Exercise details
When you reach the line containing "How much do" in the entries below, begin reproducing lines exactly, and stop once the line containing "the second run of note 2" is done.

Start of Data for review

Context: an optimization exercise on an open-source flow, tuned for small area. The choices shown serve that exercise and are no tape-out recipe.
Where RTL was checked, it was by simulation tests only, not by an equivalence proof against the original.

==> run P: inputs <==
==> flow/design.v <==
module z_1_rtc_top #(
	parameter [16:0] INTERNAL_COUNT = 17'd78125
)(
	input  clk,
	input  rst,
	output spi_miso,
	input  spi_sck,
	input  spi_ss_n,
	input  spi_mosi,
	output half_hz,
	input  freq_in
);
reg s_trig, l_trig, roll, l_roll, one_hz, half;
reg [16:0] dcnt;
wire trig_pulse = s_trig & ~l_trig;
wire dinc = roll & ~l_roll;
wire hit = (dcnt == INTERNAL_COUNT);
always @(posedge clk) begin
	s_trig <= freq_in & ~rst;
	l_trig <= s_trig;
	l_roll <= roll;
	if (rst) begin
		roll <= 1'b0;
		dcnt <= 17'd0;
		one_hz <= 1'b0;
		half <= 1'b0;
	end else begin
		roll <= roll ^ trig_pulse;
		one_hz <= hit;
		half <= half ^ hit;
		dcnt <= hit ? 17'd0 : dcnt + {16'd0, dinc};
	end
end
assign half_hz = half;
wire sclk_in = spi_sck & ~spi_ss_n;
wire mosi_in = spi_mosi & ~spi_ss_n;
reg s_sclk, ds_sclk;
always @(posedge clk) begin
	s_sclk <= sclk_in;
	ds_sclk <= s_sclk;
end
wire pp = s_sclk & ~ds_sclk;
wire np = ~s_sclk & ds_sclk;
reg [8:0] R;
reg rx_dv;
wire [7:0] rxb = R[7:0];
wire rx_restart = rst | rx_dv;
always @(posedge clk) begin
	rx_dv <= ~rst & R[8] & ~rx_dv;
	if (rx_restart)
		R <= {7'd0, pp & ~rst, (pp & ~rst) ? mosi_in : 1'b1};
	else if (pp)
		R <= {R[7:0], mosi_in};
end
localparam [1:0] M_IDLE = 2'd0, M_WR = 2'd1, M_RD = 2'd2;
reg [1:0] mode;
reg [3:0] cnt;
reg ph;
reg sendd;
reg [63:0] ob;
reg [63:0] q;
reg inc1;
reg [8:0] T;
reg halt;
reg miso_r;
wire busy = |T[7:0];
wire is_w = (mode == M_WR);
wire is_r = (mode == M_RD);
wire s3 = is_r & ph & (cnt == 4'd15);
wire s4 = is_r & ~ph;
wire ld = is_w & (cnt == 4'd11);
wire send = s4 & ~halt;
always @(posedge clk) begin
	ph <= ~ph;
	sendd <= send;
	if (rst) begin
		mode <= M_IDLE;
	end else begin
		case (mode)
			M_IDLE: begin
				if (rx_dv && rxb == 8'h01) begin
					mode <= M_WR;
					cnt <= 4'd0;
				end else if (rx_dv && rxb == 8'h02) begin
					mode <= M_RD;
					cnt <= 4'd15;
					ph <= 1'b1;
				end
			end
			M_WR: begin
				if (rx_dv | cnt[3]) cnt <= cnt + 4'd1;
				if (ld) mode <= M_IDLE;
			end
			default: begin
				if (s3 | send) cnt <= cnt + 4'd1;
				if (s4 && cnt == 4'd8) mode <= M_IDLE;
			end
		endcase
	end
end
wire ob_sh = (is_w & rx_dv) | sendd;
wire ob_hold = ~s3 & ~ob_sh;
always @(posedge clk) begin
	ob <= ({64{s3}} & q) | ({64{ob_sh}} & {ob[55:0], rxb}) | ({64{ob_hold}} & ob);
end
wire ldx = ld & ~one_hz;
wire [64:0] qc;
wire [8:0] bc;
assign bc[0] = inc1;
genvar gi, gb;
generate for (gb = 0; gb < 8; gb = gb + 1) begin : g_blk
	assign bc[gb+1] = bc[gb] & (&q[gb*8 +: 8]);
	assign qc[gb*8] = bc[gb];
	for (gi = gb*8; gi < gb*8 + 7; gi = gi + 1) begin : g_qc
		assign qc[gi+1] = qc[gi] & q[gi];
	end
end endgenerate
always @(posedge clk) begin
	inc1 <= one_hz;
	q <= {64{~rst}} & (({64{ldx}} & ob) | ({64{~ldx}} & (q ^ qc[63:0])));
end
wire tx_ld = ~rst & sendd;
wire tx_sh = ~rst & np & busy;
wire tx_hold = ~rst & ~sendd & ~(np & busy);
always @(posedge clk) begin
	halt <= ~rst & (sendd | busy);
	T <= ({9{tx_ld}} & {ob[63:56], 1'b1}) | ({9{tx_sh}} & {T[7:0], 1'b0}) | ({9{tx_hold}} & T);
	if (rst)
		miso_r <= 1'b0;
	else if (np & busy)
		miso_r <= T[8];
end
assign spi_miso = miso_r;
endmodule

End of Data for review
Start of Data for review

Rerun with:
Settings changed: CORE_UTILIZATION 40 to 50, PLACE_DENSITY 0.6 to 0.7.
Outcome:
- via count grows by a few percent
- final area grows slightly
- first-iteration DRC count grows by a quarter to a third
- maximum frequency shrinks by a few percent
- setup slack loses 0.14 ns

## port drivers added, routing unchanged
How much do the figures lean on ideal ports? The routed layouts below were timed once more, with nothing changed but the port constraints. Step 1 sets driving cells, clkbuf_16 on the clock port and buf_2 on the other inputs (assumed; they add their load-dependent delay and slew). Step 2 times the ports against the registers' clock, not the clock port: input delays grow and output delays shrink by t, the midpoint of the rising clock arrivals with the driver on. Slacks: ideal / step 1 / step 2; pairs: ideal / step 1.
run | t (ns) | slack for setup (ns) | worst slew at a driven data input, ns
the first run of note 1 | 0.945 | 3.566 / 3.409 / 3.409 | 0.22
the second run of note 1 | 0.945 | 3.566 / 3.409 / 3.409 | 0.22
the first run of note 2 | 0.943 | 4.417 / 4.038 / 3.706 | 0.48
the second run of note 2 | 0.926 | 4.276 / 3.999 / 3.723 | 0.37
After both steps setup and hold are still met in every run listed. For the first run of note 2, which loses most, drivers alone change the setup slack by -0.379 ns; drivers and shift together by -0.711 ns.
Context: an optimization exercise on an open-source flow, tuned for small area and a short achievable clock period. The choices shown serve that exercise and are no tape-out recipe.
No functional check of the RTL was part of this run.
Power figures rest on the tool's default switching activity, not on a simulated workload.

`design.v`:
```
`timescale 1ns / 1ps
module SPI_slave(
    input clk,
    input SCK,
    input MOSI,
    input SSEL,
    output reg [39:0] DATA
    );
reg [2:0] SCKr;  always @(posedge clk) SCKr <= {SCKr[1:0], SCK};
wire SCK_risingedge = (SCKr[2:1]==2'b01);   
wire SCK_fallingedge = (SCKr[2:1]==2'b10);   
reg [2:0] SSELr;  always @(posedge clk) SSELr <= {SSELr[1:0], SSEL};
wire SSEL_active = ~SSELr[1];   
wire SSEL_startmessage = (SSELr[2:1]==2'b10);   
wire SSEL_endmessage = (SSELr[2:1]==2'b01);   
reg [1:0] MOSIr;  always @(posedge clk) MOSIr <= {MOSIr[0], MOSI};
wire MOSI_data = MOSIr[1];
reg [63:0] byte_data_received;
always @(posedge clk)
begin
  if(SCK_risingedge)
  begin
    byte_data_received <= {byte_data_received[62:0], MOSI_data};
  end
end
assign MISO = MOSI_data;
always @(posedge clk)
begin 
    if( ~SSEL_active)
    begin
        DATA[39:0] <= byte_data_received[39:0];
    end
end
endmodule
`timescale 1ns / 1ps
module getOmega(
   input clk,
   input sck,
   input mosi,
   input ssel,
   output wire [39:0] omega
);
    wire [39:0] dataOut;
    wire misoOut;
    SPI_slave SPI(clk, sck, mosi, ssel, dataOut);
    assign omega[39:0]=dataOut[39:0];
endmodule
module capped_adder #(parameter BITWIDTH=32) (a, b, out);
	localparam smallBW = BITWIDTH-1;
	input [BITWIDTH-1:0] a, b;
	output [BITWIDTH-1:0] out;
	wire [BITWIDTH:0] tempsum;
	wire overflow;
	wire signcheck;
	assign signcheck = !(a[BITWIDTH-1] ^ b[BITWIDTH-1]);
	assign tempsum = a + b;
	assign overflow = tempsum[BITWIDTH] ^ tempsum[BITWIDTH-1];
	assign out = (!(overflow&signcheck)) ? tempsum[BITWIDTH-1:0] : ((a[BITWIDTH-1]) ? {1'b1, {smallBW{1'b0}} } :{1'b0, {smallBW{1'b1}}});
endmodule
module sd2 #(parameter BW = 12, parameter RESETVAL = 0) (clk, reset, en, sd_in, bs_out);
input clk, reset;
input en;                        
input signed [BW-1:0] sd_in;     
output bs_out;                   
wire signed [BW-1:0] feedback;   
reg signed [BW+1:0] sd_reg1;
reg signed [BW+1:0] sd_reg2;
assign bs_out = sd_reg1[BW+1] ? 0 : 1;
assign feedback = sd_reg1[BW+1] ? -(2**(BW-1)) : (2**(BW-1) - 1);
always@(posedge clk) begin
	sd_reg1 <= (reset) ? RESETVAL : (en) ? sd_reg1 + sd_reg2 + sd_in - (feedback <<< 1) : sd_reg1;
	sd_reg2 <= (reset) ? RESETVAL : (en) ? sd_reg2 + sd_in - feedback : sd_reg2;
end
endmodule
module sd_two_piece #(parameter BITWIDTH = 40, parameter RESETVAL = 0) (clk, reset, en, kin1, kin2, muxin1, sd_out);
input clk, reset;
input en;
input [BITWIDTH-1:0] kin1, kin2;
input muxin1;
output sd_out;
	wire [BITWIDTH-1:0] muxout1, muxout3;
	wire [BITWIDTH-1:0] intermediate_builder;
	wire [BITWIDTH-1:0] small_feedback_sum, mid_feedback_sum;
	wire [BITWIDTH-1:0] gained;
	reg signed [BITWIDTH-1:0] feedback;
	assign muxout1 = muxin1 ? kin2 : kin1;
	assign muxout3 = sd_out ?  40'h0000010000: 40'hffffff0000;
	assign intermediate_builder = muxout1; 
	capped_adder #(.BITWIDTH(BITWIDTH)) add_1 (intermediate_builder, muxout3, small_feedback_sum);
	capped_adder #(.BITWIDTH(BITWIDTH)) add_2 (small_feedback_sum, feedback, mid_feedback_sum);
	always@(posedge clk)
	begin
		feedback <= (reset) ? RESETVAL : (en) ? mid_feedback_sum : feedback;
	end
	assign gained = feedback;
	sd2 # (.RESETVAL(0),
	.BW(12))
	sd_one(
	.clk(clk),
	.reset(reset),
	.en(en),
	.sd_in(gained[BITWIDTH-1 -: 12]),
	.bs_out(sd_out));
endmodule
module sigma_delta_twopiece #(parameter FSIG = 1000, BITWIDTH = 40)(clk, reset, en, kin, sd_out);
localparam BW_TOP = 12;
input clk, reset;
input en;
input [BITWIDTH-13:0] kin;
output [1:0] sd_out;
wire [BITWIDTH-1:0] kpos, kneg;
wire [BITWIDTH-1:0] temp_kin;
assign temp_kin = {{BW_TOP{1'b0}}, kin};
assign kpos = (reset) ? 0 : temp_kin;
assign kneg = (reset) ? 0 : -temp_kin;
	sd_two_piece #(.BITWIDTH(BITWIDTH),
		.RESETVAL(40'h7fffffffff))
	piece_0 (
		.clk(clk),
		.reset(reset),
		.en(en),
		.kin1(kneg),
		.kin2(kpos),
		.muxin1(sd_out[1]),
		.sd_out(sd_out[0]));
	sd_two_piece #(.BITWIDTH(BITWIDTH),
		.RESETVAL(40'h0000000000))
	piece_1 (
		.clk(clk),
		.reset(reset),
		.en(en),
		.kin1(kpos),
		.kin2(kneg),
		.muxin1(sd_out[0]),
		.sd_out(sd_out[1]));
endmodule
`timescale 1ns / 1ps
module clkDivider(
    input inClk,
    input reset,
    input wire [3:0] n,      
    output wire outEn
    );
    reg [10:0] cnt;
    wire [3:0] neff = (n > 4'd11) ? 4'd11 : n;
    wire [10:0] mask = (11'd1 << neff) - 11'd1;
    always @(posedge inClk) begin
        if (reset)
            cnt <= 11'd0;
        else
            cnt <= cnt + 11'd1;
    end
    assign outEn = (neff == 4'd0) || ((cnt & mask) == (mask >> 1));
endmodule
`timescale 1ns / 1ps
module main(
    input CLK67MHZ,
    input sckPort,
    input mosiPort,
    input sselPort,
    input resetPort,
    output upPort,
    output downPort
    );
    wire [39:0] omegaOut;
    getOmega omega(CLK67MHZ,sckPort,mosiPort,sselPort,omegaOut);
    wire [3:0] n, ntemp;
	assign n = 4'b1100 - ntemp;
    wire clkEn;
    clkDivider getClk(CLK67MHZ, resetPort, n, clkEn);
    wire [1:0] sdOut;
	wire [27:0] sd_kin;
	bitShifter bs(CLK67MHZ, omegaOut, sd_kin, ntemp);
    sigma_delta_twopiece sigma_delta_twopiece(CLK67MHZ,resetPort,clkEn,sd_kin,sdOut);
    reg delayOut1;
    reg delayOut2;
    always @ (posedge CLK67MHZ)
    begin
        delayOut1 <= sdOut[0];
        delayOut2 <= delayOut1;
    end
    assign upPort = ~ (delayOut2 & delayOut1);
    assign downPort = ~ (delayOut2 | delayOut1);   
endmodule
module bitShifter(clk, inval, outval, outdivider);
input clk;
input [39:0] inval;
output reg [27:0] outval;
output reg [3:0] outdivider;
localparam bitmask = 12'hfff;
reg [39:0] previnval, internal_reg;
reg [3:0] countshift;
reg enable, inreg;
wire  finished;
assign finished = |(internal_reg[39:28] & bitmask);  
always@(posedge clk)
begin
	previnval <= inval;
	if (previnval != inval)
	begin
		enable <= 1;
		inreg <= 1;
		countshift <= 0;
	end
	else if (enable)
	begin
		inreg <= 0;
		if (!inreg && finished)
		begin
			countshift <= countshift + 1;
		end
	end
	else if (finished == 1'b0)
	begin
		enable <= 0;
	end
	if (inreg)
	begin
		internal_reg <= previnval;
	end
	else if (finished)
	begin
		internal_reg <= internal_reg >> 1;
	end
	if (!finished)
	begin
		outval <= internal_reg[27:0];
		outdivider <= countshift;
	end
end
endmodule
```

End of Data for review

Your response
How much do the figures lean on ideal ports? The routed layouts below were timed once more, with nothing changed but the port constraints. Step 1 sets driving cells, clkbuf_16 on the clock port and buf_2 on the other inputs (assumed; they add their load-dependent delay and slew). Step 2 times the ports against the registers' clock, not the clock port: input delays grow and output delays shrink by t, the midpoint of the rising clock arrivals with the driver on. Slacks: ideal / step 1 / step 2; pairs: ideal / step 1.
run | t (ns) | slack for setup (ns) | worst slew at a driven data input, ns
the first run of note 1 | 0.945 | 3.566 / 3.409 / 3.409 | 0.22
the second run of note 1 | 0.945 | 3.566 / 3.409 / 3.409 | 0.22
the first run of note 2 | 0.943 | 4.417 / 4.038 / 3.706 | 0.48
the second run of note 2 | 0.926 | 4.276 / 3.999 / 3.723 | 0.37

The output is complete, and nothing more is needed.